A cult classic from the eighties is returning to counters in full force this month: Calyx. If you wore this iconic scent in its heyday, you already know that it was revolutionary in relation to the heady olfactory hits at the time (i.e., Dior Poison, Yves Saint Laurent Opium, Calvin Klein Obsession, and Charlie, “The fragrance for the fast lane”). Instead of evoking the femme-fatale vibe, this spritz was exactly the opposite: fruity, clean, and decidedly refreshing. The tangy top notes of grapefruit, mango, bergamot, and papaya were juxtaposed with a light floral heart (cyclamen, lily of the valley, and freesia), then rounded out by a base of musk, sandalwood, and vetiver. The finished product was citrusy, green, and instantly recognizable in that decade of excess. The only thing different about the blend this time around is that it’s stamped with Clinique (in lieu of Prescriptives—the Estée Lauder umbrella the fragrance originally fit under), and you likely aren’t pairing it with shoulder pads.

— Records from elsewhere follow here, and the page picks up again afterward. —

Context: an optimization exercise on an open-source flow, tuned for small area. The choices shown serve that exercise and are no tape-out recipe. Function was checked by simulation only, so behaviour that the tests miss may differ from the original. No activity file was given, so power comes from the tool's default toggle rates. The clock port is modelled as an ideal driver; clocking choices that lean on that would not hold on a real chip.

## wip/willow
==> flow/design.v <==
module fb_speed (
    input  wire        clk,
    input  wire        rst,             
    input  wire        edge_valid,
    input  wire [35:0] edge_t,          
    input  wire [35:0] edge_p,          
    input  wire        edge_neg,        
    input  wire        edge_new_run,    
    input  wire        ring_clear,      
    input  wire        rel_valid,
    output wire        rel_ready,
    input  wire [35:0] rel_s,           
    input  wire [3:0]  cfg_match,       
    input  wire [35:0] cfg_win,         
    input  wire [35:0] cfg_tmax,        
    output reg         done,
    output wire [35:0] speed,
    output reg         speed_valid,
    output reg         standstill,
    output wire [35:0] span
);
    localparam [35:0] K0N = ~36'd1953125;
    reg  [2:0]  ph;
    wire [2:0]  pp = ~ph;               
    always @(posedge clk) begin
        if (rst) ph <= 3'd0;
        else     ph <= ph + 3'd1;
    end
    wire        new_e = edge_valid && !ring_clear;
    reg  [5:0]  aptr;                   
    reg  [35:0] T, P;                   
    reg         t_pend, p_pend;
    wire [5:0]  slot_t = aptr + 6'd1;
    wire [5:0]  slot_p = aptr + 6'd2;
    wire        wr_p   = p_pend && (slot_p[2:0] == pp);
    wire        wr_t   = t_pend && (slot_t[2:0] == pp);
    wire [35:0] wd     = wr_p ? P : T;
    wire [2:0]  wl     = wr_p ? slot_p[5:3] : slot_t[5:3];
    wire        wen    = wr_p || wr_t;
    wire [35:0] T_nx   = new_e ? edge_t : T;
    always @(posedge clk) begin
        if (new_e) T <= edge_t;
        if (new_e && t_pend && !wr_t) P <= T;
    end
    always @(posedge clk) begin
        if (rst) begin
            aptr   <= 6'd0;
            t_pend <= 1'b0;
            p_pend <= 1'b0;
        end else begin
            if (new_e) aptr <= aptr - 6'd1;
            t_pend <= new_e || (t_pend && !wr_t);
            p_pend <= (new_e && t_pend && !wr_t) || (p_pend && !wr_p);
        end
    end
    wire [35:0] port [0:7];
    genvar gl;
    generate
        for (gl = 0; gl < 8; gl = gl + 1) begin : g_loop
            reg [8*36-1:0] lv;
            always @(posedge clk)
                lv <= {lv[7*36-1:0], (wen && wl == gl) ? wd : lv[8*36-1:7*36]};
            assign port[gl] = lv[8*36-1:7*36];
        end
    endgenerate
    reg  [6:0]  run_len;                
    reg         last_neg;
    reg         stand_flag;
    wire        stand_now;              
    localparam [3:0] S_IDLE = 4'd0, S_CHK = 4'd1, S_SCAN = 4'd2, S_D1I = 4'd3,
                     S_DIV1 = 4'd4, S_MI = 4'd5, S_MUL = 4'd6, S_ROT = 4'd7,
                     S_DIV2 = 4'd8, S_FIN = 4'd9;
    reg  [3:0]  state;
    assign rel_ready = (state == S_IDLE);
    wire        chk = (state == S_CHK);
    wire        e_rs = edge_new_run || (run_len == 7'd0) || (edge_neg != last_neg) ||
                       stand_flag || (chk && stand_now);
    wire [6:0]  run_nx = ring_clear ? 7'd0 :
                         !edge_valid ? run_len :
                         e_rs ? 7'd1 :
                         (run_len == 7'd64) ? 7'd64 : run_len + 7'd1;
    always @(posedge clk) begin
        if (rst) begin
            run_len    <= 7'd0;
            last_neg   <= 1'b0;
            stand_flag <= 1'b0;
        end else begin
            run_len <= run_nx;
            if (ring_clear)    last_neg <= 1'b0;
            else if (edge_valid) last_neg <= edge_neg;
            if (ring_clear)    stand_flag <= 1'b0;
            else if (edge_valid) stand_flag <= 1'b0;
            else if (chk && stand_now) stand_flag <= 1'b1;
        end
    end
    reg  [35:0] K, Q, R, S;
    reg         ux;
    reg  [6:0]  n_rel;
    reg  [5:0]  a_sel, o, sc;
    reg  [2:0]  m_ph;
    reg         cw_ok, cx_ok, neg, dsel_s, ovf, satf, zf, dly;
    assign speed = K;
    assign span  = S;
    wire scan = (state == S_SCAN);
    wire mul  = (state == S_MUL);
    wire fin  = (state == S_FIN);
    wire div2 = (state == S_DIV2);
    wire rot  = (state == S_ROT);
    wire        s_s   = div2 && dsel_s;
    wire        s_r   = !(scan || chk || mul || fin || s_s);
    wire [35:0] bport = ({36{scan && sc[5:3] == 3'd0}} & port[0]) | ({36{scan && sc[5:3] == 3'd1}} & port[1]) |
                        ({36{scan && sc[5:3] == 3'd2}} & port[2]) | ({36{scan && sc[5:3] == 3'd3}} & port[3]) |
                        ({36{scan && sc[5:3] == 3'd4}} & port[4]) | ({36{scan && sc[5:3] == 3'd5}} & port[5]) |
                        ({36{scan && sc[5:3] == 3'd6}} & port[6]) | ({36{scan && sc[5:3] == 3'd7}} & port[7]);
    wire [35:0] bv    = bport | ({36{chk}} & T) | ({36{s_r}} & R) | ({36{s_s}} & S) |
                        ({36{mul}} & ~(36'd1953125 - 36'd1)) | {36{fin}};
    wire [36:0] aa = {ux, K};
    wire [36:0] nb = {1'b1, ~bv};
    wire [37:0] cc;
    wire [36:0] ss;
    assign cc[0] = 1'b1;
    genvar gi;
    generate
        for (gi = 0; gi < 37; gi = gi + 1) begin : g_add
            assign ss[gi]   = aa[gi] ^ nb[gi] ^ cc[gi];
            assign cc[gi+1] = (aa[gi] & nb[gi]) | (aa[gi] & cc[gi]) | (nb[gi] & cc[gi]);
        end
    endgenerate
    wire        cy = cc[37];            
    wire [35:0] df = ss[35:0];
    wire [36:0] cw, ct;
    assign cw[0] = 1'b1;
    assign ct[0] = 1'b1;
    generate
        for (gi = 0; gi < 36; gi = gi + 1) begin : g_cmp
            assign cw[gi+1] = (cfg_win[gi] & ~df[gi]) | (cfg_win[gi] & cw[gi]) | (~df[gi] & cw[gi]);
            assign ct[gi+1] = (cfg_tmax[gi] & ~df[gi]) | (cfg_tmax[gi] & ct[gi]) | (~df[gi] & ct[gi]);
        end
    endgenerate
    wire        c_win = cw[36];
    wire        c_thr = ct[36];
    assign stand_now = (n_rel == 7'd0) || !c_thr;
    wire [3:0]  mp     = (cfg_match >= 4'd1 && cfg_match <= 4'd8) ? cfg_match : 4'd1;
    wire [2:0]  mp1    = mp[2:0] - 3'd1;
    wire        al     = (sc[2:0] == pp);
    wire        inr    = ({1'b0, o} < n_rel);
    wire        mt     = (m_ph == 3'd0);
    wire        e_win  = inr && mt && c_win;
    wire        e_tm   = inr && mt && c_thr;
    wire        upd    = !cw_ok && (e_win || e_tm || (o == 6'd1 && !cx_ok));
    reg  [2:0]  m_init;
    always @(*) begin
        case (cfg_match)
            4'd2: m_init = 3'd1;
            4'd4: m_init = 3'd3;
            4'd5: m_init = 3'd3;
            4'd6: m_init = 3'd3;
            4'd8: m_init = 3'd7;
            default: m_init = 3'd0;
        endcase
    end
    wire        d1i       = (state == S_D1I);
    wire        mi        = (state == S_MI);
    wire        fin_first = fin && (o == 6'd36);
    wire        fin_last  = fin && (o == 6'd1);
    wire        inj       = ((dly | satf) & !zf) ^ neg;
    wire        rnd       = (Q[35] & !satf & !zf) ^ neg;
    wire        take      = mul ? a_sel[5] : fin ? (fin_last && inj && rnd) :
                            (rot || d1i || mi) ? 1'b0 : cy;
    wire        keep      = !(d1i || mi);
    wire [35:0] sel       = ({36{take}} & df) | ({36{keep && !take}} & K);
    wire        kin       = div2 ? (o >= 6'd21 ? Q[35] : 1'b0) :
                            fin_first ? neg :
                            fin_last  ? (inj ^ rnd) :
                            fin       ? inj :
                            (rot || d1i || mi || mul) ? 1'b0 : Q[35];
    wire        ge        = (|Q[35:6]) || (Q[5:0] >= a_sel);
    wire        k_rel = (state == S_IDLE) && rel_valid;
    wire        k_sh  = !(state == S_IDLE || chk || scan);
    always @(posedge clk) begin
        if (k_rel || chk || k_sh)
            K <= ({36{k_rel}} & rel_s) | ({36{chk}} & T) | ({36{k_sh}} & {sel[34:0], kin});
        ux <= k_sh && sel[35];
    end
    always @(posedge clk) begin
        Q   <= d1i ? S : {Q[34:0], rot ? K[35] : cy};
        dly <= Q[35];
    end
    always @(posedge clk) begin
        if (rst) begin
            state       <= S_IDLE;
            done        <= 1'b0;
            speed_valid <= 1'b0;
            standstill  <= 1'b0;
        end else begin
            done <= 1'b0;
            case (state)
                S_IDLE: begin
                    if (rel_valid) begin
                        S     <= 36'd0;
                        n_rel <= run_nx;
                        sc    <= new_e ? aptr - 6'd1 : aptr;
                        neg   <= new_e ? edge_neg : last_neg;
                        state <= S_CHK;
                    end
                end
                S_CHK: begin
                    R      <= df;                 
                    o      <= 6'd63;
                    m_ph   <= m_init;
                    cw_ok  <= 1'b0;
                    cx_ok  <= 1'b0;
                    if (stand_now || n_rel == 7'd1) begin
                        standstill  <= stand_now;
                        speed_valid <= 1'b0;
                        neg         <= 1'b0;
                        zf          <= 1'b1;
                        o           <= 6'd36;
                        state       <= S_FIN;
                    end else begin
                        standstill  <= 1'b0;
                        speed_valid <= 1'b1;
                        zf          <= 1'b0;
                        state       <= S_SCAN;
                    end
                end
                S_SCAN: begin
                    if (al) begin
                        if (upd) begin
                            S     <= df;
                            a_sel <= o;
                        end
                        if (e_win) cw_ok <= 1'b1;
                        if (e_tm)  cx_ok <= 1'b1;
                        m_ph <= mt ? mp1 : m_ph - 3'd1;
                        o    <= o - 6'd1;
                        sc   <= sc - 6'd1;
                        if (o == 6'd1) state <= S_D1I;
                    end
                end
                default: begin
                    if (mul) a_sel <= {a_sel[4:0], 1'b0};
                    if (mi) begin
                        dsel_s <= ge;
                        if (!ge) a_sel <= 6'd1;
                    end
                    if (div2 && o <= 6'd20 && Q[35]) ovf <= 1'b1;
                    o <= o - 6'd1;
                    case (state)
                        S_D1I:  begin state <= S_DIV1; o <= 6'd37; end
                        S_MI:   begin state <= S_MUL;  o <= 6'd6;  end
                        default: if (o == 6'd1) begin
                            case (state)
                                S_DIV1: state <= S_MI;
                                S_MUL:  begin state <= S_ROT;  o <= 6'd36; end
                                S_ROT:  begin state <= S_DIV2; o <= 6'd56; ovf <= 1'b0; end
                                S_DIV2: begin state <= S_FIN;  o <= 6'd36; satf <= ovf || Q[35] || (&{Q[34:0], cy}); end
                                default: begin state <= S_IDLE; done <= 1'b1; end
                            endcase
                        end
                    endcase
                end
            endcase
        end
    end
endmodule
clock: 20.0 ns
lec_check: 0
cap_margin: 20
core_margin: 2
core_utilization: 60
slew_margin: 20
synth_memory_max_bits: 16384
standard.sh (not shown) runs the stock make flow with config.mk's settings and CLKGATE_MAP_FILE= SYNTH_SCRIPT=/design/flow/synth_recipe.tcl, a recipe that flattens the netlist after the stock synthesis.
==> flow/flow/run.sh <==
#!/bin/bash
# Standard layout with two changes: the port buffers are the smallest
# buffer cell, and clock tree synthesis clusters more sinks per leaf buffer
# and adds no dummy loads.
bash standard.sh \
  "BUFFER_PORTS_ARGS=-buffer_cell sky130_fd_sc_hd__buf_1" \
  "CTS_ARGS=-sink_clustering_enable -repair_clock_nets -dont_use_dummy_load -sink_clustering_size 34 -sink_clustering_max_diameter 80" \
  finish > standard.log 2>&1
The flow did not stop early for wip/willow: all stages ran, and the layout cleared the timing, design-rule and antenna checks.
Input changes introduced in wip/sierra (baseline for comparison: wip/willow):
Settings: swapping 60 for 70 in CORE_UTILIZATION.
==> flow/flow/run.sh <==
#!/bin/bash
# Standard layout with two changes: the port buffers are the smallest
# buffer cell, and clock tree synthesis clusters more sinks per leaf buffer
# and adds no dummy loads.
bash standard.sh \
  "BUFFER_PORTS_ARGS=-buffer_cell sky130_fd_sc_hd__buf_1" \
  "CTS_ARGS=-sink_clustering_enable -repair_clock_nets -dont_use_dummy_load -sink_clustering_size 36 -sink_clustering_max_diameter 60" \
  finish > standard.log 2>&1
In wip/sierra the worst hold slack turned out 0.015 ns lower than in wip/willow. Going from wip/willow to wip/sierra, the die area was shrunk. Higher global-route usage was reported by wip/sierra, not wip/willow. wip/sierra — fraction of area in clock buffers and inverters 1.0 points higher, wip/willow as reference. From wip/willow to wip/sierra the numbers moved as follows: final standard cell utilization of the core has increased; synthesized instance count has remained practically unchanged; sum of routed wire length over all layers has decreased. ~same net switching component of the power in wip/willow and wip/sierra.
> inputs changed (wip/sierra -> wip/pepper)
Settings: SLEW_MARGIN: 20 -> 5; CAP_MARGIN: 20 -> 5; CORE_UTILIZATION: 70 -> 60.
==> flow/flow/run.sh <==
#!/bin/bash
# Standard layout with two changes: the port buffers are the smallest
# buffer cell, and clock tree synthesis clusters more sinks per leaf buffer
# and adds no dummy loads.
bash standard.sh \
  "BUFFER_PORTS_ARGS=-buffer_cell sky130_fd_sc_hd__buf_1" \
  "CTS_ARGS=-sink_clustering_enable -repair_clock_nets -dont_use_dummy_load -sink_clustering_size 32 -sink_clustering_max_diameter 80" \
  finish > standard.log 2>&1
Notes after the runs:
Across both runs, worst hold slack was higher for wip/pepper than for wip/sierra. Per the final summary, wip/pepper finished and its layout is clean on timing, DRC and antenna. Measured against each other, wip/pepper and wip/sierra differ in final period demand of the worst path, the higher figure coming from wip/sierra. NOTE: worst-margin pin slew in wip/pepper falls short of that of wip/sierra. Cmp wip/pepper and wip/sierra / final clock skew / lower: wip/pepper.

-- what the ideal ports hide --
The results above use ideal ports. As a check the final layouts listed here were re-extracted and re-timed, cells and wires unchanged.
Step 1, drivers: a clkbuf_16 drives clk and a buf_2 each remaining input, both assumed.
Step 2, shift: input delay + t, output delay - t, t = (earliest + latest rising clock arrival at the registers) / 2. This alone moves slack from input paths to output paths.
Slacks: no drivers / after step 1 / after step 2; pairs: no drivers / after step 1.
run	t, ns	setup WS [ns]	worst data-port slew with drivers (ns)
wip/willow	0.734	0.589 / 0.589 / 0.589	0.20
wip/sierra	0.777	0.632 / 0.632 / 0.632	0.19
wip/pepper	0.766	0.683 / 0.683 / 0.683	0.20
After both steps setup and hold are still met in every run listed.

We’ve never shied away from a manly fragrance, and the latest additions (both Brooklyn-born) to our boyish scent club are formidable indeed. First up: D.S. & Durga’s HYLNDS Spirit of the Glen. High concept and meticulous execution have become the MO for the brand, and its newest concoction, designed in collaboration with The Glenlivet (yup, the single malt scotch whisky), is certainly on par. In creating the scent, David Seth Moltz (the D.S. half of the scent duo) wanted to reference not just the finished liquor product, but all stages of its production—the crisp green of Speyside where Glenlivet is born, charred bourbon barrels, aged Limousin oak casks, and wild pineapple weed. There are hints of all before you are shepherded to an elegant finish: a dry-down of velvety, warm vanilla-laced wood as enticing as a generous glass of Glenlivet 18. And MCMC Fragrances’ newest release has distinctly masculine roots. The scent is based on its hugely popular Dude No. 1 Beard Oil. Upon discovering how many of her customers were also wearing it as a fragrance, perfumer Anne Serrano-McClain decided to make a cologne version. The woodsy blend (sandalwood, Haitian vetiver, and American-sourced cedarwood from Virginia) is at once spicy and smoky, and, on the skin, it has a smooth, husky quality. We surmise that this winter both will hold major olfactory appeal for either gender.
D.S. & Durga HYLNDS Spirit of the Glen, $180 for 1.7 oz, at Barneys New York; MCMC Dude No. 1, $75 for 1 oz, www.mcmcfragrances.com.